DATA EXTRACT
##########
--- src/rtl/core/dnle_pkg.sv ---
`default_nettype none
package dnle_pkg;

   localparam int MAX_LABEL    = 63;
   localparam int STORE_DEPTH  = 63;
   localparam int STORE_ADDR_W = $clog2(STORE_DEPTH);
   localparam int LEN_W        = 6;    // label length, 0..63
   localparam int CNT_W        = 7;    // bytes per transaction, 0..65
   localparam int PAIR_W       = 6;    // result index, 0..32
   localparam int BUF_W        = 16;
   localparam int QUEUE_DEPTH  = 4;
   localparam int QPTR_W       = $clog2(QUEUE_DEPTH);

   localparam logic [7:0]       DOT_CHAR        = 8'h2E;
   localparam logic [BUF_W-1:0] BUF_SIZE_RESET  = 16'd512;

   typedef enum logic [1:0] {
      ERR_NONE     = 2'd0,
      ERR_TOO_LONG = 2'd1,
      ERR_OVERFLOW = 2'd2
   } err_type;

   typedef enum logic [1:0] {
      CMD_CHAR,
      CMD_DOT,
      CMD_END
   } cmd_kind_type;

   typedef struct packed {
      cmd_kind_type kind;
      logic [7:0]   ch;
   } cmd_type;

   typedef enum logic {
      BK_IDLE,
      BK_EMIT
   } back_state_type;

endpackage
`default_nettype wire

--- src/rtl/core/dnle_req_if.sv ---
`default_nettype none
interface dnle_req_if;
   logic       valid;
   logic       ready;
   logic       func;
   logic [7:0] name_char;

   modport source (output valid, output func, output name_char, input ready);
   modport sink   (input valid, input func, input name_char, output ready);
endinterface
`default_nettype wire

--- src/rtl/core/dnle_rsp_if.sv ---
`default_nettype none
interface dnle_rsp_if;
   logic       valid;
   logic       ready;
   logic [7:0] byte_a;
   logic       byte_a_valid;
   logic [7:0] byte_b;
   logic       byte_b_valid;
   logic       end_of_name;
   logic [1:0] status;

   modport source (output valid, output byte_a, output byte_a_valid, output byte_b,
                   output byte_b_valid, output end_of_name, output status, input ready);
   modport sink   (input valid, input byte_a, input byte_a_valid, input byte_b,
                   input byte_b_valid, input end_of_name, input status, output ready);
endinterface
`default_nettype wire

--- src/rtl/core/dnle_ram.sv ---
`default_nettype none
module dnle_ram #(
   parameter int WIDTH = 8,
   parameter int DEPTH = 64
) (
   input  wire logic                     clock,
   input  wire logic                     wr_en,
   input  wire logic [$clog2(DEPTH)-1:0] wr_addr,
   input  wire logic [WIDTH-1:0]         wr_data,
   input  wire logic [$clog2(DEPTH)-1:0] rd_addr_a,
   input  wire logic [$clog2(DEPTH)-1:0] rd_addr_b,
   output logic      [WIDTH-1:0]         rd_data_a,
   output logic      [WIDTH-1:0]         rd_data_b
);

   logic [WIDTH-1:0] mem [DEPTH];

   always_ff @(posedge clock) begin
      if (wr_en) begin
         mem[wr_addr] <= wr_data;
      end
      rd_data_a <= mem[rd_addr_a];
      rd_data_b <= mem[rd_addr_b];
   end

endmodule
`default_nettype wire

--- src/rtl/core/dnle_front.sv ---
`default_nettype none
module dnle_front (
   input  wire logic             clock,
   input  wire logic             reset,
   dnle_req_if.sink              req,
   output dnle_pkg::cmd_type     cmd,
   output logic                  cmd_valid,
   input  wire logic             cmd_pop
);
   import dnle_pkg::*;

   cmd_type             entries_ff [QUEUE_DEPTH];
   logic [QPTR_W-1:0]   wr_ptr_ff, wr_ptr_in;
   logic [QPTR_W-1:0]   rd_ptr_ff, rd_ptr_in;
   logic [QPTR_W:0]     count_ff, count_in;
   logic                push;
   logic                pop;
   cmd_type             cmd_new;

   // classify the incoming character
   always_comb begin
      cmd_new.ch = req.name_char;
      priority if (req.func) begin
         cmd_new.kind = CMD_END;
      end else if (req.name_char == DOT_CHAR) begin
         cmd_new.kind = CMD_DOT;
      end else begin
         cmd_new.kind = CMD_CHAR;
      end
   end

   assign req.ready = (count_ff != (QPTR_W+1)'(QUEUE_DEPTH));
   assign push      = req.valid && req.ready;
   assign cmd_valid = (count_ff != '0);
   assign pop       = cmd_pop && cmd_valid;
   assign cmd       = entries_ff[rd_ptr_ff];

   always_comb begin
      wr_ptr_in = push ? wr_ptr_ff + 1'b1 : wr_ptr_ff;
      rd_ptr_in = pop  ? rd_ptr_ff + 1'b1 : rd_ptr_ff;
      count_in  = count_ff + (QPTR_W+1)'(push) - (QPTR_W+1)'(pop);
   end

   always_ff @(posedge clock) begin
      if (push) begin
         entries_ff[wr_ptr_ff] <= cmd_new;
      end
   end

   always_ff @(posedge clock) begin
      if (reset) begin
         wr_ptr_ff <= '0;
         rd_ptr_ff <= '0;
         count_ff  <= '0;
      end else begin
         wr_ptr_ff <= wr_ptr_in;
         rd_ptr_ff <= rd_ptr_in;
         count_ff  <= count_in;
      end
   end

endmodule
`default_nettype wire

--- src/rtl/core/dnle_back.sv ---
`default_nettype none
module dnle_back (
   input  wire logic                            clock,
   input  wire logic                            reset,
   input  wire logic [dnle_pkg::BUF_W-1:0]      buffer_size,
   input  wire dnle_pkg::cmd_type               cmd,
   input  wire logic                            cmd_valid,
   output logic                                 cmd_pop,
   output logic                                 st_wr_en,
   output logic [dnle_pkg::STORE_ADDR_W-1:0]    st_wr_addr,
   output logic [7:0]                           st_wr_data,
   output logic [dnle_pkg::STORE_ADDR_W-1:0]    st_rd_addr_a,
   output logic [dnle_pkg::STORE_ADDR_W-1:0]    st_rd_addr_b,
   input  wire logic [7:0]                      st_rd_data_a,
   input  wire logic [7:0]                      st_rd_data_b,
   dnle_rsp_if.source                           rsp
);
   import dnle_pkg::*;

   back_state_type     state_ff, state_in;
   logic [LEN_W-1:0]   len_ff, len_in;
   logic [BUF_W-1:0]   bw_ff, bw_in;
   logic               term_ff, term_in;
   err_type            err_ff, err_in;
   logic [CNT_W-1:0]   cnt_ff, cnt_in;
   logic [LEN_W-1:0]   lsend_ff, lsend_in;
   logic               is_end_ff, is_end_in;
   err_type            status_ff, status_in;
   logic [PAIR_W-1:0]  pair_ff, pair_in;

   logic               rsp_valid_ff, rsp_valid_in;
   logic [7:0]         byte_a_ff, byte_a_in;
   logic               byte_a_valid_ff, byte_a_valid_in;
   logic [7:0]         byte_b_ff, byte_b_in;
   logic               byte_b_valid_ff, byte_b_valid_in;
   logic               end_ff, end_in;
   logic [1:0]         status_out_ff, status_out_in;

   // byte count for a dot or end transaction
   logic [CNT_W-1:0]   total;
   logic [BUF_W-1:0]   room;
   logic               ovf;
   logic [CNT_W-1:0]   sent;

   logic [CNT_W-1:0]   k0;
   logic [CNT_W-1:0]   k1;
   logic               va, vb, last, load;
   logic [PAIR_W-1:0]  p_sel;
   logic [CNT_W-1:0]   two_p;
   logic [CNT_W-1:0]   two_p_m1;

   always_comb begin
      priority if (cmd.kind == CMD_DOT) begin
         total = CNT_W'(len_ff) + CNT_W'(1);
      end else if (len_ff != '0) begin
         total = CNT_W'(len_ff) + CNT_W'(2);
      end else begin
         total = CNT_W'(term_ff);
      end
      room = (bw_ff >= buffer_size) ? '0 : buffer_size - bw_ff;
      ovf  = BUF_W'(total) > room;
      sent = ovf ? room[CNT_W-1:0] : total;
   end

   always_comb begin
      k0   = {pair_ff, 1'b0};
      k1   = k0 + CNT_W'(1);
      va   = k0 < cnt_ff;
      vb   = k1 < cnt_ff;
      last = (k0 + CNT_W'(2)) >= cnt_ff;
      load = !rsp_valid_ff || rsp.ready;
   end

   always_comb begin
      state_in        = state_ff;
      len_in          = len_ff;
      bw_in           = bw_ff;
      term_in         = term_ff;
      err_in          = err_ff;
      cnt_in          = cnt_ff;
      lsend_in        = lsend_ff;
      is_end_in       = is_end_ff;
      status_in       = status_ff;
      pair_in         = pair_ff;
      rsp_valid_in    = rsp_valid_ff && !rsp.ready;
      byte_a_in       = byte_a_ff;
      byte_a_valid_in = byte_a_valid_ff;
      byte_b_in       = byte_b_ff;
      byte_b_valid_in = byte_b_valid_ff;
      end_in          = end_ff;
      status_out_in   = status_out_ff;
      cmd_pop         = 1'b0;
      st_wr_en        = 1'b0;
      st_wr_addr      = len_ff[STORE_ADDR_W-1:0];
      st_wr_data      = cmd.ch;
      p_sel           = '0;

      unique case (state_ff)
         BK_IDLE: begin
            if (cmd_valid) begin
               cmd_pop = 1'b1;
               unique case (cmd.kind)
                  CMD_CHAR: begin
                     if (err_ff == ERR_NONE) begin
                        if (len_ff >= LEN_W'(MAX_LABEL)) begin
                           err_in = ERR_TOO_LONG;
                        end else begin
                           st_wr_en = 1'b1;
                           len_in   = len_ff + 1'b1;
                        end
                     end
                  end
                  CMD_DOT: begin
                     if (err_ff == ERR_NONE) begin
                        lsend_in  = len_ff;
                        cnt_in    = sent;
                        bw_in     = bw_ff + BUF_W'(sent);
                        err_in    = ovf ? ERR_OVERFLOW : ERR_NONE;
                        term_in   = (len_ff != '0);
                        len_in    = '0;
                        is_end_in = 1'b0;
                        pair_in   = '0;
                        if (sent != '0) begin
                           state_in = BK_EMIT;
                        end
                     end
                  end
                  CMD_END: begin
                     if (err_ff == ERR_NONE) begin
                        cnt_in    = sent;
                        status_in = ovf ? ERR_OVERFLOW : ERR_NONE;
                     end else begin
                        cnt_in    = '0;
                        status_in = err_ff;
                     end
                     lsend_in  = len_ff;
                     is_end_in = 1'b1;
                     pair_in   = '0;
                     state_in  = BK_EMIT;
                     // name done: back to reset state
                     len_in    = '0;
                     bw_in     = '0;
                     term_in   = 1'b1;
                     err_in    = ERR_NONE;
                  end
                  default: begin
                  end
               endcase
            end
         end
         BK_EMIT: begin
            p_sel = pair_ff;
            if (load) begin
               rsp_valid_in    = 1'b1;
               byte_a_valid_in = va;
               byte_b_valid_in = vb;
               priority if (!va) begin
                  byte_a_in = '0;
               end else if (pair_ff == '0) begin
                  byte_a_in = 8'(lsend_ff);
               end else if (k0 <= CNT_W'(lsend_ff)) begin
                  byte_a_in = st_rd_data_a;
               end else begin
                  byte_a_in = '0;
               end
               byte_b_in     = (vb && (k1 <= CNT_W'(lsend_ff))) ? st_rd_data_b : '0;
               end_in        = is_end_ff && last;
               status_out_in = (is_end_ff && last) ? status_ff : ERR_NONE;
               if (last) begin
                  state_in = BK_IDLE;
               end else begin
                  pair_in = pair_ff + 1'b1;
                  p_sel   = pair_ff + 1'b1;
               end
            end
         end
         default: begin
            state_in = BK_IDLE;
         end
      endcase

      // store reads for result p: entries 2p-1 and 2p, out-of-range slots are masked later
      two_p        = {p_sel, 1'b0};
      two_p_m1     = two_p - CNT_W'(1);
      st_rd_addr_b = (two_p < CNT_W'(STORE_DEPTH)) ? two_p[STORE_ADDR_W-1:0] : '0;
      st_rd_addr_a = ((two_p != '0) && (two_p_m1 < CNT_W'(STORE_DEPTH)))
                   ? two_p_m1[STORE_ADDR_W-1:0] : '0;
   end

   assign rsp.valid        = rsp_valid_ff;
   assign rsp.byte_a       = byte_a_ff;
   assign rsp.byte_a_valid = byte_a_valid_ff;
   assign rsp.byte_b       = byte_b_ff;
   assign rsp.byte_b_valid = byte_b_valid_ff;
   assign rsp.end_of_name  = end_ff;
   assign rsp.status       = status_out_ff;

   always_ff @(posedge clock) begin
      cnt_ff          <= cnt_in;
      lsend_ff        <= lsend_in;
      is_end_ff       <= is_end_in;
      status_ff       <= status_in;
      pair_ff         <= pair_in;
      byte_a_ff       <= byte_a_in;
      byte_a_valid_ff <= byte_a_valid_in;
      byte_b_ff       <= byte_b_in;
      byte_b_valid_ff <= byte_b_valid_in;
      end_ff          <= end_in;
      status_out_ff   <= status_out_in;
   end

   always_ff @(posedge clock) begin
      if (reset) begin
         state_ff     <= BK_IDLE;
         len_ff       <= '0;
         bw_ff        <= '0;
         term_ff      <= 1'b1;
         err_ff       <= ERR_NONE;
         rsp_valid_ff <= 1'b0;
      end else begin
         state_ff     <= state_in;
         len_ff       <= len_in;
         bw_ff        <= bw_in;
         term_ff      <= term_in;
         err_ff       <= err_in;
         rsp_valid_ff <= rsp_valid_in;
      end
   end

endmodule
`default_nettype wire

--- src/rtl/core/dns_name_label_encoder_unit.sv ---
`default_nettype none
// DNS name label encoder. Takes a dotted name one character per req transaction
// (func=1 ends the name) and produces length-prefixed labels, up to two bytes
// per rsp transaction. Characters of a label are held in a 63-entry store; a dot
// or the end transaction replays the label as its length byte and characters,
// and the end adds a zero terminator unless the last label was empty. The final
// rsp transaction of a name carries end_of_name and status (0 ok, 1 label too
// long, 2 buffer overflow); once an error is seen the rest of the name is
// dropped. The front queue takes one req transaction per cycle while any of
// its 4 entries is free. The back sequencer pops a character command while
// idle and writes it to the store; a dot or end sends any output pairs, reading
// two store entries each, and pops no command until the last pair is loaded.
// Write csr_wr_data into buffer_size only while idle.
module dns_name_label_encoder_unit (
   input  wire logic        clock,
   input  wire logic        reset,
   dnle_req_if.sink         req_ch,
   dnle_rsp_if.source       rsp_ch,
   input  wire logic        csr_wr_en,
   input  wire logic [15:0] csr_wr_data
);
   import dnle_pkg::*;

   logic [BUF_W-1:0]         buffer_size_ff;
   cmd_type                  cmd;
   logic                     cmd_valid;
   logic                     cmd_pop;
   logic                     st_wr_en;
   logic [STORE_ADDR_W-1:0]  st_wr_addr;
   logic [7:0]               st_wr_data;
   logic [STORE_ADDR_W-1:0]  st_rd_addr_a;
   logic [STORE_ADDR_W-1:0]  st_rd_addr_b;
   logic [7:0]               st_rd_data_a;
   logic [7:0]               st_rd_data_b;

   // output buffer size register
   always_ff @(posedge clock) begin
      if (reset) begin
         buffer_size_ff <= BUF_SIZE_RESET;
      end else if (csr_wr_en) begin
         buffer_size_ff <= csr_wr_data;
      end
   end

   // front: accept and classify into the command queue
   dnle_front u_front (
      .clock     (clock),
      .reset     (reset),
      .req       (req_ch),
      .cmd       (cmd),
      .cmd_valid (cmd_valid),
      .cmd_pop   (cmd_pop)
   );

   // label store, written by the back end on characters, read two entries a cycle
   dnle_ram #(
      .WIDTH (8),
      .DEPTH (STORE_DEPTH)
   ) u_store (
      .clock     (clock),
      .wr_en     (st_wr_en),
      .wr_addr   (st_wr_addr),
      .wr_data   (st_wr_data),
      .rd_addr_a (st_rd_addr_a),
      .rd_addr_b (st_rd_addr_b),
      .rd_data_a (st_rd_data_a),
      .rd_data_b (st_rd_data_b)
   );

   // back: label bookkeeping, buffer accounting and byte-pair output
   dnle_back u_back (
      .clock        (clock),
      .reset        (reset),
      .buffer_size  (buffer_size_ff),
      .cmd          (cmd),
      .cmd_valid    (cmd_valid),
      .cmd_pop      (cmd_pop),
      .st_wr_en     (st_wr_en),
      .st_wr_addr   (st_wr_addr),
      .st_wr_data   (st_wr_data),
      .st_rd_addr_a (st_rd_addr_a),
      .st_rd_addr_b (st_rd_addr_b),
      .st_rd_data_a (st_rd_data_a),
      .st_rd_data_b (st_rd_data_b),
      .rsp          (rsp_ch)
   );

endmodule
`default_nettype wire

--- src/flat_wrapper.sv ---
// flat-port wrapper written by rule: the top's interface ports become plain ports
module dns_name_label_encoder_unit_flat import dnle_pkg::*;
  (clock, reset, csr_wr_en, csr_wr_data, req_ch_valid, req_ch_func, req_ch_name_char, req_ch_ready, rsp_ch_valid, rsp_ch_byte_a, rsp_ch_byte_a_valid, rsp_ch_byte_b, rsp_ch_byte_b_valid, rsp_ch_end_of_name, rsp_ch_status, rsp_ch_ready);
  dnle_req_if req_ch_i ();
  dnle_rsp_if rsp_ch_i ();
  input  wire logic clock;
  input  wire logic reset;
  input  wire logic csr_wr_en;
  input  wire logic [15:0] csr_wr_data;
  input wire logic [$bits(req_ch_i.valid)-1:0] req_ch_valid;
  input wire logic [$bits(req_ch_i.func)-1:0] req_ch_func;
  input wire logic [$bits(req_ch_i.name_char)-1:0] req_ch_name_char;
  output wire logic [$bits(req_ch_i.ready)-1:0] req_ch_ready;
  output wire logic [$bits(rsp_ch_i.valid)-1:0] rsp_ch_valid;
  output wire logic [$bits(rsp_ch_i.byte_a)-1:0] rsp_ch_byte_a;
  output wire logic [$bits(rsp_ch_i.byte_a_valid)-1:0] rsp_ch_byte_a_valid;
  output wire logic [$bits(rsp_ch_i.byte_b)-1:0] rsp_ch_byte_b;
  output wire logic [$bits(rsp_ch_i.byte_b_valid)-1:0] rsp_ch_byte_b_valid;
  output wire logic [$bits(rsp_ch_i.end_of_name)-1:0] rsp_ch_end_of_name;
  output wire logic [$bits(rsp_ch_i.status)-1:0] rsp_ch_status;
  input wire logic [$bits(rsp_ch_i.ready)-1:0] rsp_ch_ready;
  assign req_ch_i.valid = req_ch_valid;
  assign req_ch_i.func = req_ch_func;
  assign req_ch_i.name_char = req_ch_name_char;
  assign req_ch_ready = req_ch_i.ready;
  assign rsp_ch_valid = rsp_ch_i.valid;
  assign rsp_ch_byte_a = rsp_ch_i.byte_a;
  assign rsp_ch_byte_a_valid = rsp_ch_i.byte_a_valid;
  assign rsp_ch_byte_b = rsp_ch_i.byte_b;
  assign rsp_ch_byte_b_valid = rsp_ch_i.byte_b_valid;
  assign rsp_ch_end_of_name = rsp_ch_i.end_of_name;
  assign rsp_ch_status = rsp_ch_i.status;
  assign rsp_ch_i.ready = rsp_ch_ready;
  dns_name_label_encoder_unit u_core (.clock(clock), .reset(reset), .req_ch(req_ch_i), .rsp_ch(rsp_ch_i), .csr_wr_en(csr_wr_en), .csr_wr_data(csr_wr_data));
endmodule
##########
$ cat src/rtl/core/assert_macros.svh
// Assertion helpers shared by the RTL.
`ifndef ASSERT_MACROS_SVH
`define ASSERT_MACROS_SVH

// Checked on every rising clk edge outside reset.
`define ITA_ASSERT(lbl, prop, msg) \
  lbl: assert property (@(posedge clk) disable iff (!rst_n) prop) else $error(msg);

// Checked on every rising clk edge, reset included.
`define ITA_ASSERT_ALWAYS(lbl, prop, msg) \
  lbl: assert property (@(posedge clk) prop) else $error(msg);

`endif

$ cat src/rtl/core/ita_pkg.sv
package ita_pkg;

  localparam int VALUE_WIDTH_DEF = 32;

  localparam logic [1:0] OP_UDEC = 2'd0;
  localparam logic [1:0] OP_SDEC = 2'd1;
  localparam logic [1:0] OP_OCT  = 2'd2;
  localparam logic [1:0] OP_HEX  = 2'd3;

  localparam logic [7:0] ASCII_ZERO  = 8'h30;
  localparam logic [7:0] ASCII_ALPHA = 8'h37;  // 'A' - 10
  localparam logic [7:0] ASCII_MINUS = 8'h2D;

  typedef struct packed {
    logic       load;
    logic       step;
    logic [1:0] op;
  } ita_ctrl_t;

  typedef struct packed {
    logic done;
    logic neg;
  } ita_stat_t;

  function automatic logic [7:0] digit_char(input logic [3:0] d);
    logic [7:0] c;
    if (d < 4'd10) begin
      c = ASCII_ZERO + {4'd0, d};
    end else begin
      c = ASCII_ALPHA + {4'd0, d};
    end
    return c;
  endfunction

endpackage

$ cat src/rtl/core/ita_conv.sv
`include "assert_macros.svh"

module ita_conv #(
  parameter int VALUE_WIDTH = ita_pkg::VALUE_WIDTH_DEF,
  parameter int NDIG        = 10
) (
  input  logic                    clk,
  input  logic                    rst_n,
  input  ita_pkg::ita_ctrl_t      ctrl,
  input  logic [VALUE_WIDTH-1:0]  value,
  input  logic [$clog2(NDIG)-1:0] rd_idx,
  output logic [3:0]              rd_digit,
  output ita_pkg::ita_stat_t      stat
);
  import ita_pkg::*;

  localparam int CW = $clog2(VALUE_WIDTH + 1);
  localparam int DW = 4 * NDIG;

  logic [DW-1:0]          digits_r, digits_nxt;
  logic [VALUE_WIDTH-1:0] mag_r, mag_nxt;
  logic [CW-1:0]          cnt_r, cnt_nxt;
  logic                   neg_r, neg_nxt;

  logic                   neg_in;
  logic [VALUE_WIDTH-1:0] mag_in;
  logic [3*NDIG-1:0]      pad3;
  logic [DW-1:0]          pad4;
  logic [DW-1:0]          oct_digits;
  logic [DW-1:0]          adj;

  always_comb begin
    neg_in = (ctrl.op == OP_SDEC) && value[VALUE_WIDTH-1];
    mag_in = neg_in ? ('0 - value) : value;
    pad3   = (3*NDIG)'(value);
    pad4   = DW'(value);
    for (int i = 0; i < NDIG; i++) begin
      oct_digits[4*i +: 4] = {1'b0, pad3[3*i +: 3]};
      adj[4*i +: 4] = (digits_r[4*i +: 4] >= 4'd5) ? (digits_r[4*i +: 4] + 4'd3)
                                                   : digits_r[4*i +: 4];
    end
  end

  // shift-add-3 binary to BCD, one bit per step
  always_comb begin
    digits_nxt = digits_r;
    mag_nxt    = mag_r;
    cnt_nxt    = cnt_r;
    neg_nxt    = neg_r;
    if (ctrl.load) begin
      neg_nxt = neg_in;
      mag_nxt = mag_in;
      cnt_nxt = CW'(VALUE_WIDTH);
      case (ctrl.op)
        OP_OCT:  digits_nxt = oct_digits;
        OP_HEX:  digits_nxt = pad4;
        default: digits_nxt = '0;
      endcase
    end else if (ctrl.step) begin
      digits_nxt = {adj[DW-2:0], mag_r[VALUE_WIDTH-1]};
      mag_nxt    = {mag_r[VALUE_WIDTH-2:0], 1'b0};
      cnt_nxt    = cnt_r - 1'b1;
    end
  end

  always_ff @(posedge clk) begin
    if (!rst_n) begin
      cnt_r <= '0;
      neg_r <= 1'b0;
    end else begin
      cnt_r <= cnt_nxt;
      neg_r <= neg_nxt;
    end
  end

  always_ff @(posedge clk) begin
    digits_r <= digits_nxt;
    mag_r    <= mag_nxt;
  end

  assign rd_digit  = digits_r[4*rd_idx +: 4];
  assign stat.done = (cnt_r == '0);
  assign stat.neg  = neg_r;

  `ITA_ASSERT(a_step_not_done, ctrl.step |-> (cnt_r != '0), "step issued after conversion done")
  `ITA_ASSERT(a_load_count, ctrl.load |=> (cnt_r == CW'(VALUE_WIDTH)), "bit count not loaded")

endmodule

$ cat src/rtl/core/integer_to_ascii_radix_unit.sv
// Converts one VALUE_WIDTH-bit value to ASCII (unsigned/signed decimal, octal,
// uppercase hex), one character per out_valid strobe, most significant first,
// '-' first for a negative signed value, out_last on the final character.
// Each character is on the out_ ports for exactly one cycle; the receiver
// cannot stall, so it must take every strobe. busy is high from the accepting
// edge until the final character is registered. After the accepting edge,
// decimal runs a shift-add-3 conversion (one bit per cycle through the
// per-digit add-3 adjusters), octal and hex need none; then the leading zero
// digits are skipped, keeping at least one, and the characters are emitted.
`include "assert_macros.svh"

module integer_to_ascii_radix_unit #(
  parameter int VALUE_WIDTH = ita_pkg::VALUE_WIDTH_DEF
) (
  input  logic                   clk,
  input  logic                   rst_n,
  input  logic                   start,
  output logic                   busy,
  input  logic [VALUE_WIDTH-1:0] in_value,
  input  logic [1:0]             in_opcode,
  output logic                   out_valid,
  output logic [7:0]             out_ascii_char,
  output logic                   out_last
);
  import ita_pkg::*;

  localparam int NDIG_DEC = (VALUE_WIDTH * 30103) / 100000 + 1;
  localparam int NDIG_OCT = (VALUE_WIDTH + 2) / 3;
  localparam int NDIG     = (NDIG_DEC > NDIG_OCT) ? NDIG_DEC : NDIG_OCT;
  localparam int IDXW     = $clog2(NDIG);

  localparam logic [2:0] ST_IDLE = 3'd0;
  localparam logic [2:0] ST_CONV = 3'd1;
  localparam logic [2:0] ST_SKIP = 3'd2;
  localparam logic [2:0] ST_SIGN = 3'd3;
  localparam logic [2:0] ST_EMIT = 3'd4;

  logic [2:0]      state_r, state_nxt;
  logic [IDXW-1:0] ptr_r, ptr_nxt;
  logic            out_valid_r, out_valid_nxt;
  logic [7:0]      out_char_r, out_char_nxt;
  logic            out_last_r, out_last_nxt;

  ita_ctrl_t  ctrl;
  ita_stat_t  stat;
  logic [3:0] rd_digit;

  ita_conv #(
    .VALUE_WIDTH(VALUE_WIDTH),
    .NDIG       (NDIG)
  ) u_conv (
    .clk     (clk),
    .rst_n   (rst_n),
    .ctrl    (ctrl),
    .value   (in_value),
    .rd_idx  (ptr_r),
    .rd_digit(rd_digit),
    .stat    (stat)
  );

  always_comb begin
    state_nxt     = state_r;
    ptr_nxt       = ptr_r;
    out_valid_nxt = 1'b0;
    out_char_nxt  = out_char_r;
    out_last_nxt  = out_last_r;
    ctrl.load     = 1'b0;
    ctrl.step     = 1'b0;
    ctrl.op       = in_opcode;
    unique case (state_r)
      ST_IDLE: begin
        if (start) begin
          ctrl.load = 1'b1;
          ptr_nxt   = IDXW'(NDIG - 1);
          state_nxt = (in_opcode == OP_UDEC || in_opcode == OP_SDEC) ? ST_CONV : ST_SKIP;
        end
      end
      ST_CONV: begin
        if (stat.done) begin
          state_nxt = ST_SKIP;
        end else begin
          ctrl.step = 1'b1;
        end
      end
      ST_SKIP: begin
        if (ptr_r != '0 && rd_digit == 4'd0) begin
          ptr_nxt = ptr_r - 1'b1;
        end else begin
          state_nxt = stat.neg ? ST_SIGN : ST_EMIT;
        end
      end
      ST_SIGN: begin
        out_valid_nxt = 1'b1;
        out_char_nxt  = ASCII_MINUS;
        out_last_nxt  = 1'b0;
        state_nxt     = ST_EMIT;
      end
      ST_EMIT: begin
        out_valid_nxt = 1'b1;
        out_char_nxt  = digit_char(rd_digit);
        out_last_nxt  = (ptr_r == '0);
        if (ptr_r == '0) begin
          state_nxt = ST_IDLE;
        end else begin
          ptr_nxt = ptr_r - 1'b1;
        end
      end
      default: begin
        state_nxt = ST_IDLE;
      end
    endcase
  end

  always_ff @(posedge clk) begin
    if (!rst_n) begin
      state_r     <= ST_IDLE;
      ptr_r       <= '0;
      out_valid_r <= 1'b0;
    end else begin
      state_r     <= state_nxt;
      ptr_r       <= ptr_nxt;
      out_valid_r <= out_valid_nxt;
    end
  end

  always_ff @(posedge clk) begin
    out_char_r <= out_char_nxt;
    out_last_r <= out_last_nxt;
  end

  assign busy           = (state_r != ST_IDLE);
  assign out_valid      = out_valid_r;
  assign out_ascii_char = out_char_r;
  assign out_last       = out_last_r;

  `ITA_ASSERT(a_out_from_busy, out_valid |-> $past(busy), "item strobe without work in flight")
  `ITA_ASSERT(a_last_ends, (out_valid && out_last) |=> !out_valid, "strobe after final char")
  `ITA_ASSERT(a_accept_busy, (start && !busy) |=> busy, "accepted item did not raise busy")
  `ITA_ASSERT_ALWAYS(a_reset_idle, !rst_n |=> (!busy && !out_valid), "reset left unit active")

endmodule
##########
WORK INSTRUCTION
From the listing above, copy all lines holding the word "every".

ANSWER TO THIS PROBLEM
// Checked on every rising clk edge outside reset.
// Checked on every rising clk edge, reset included.
// cannot stall, so it must take every strobe. busy is high from the accepting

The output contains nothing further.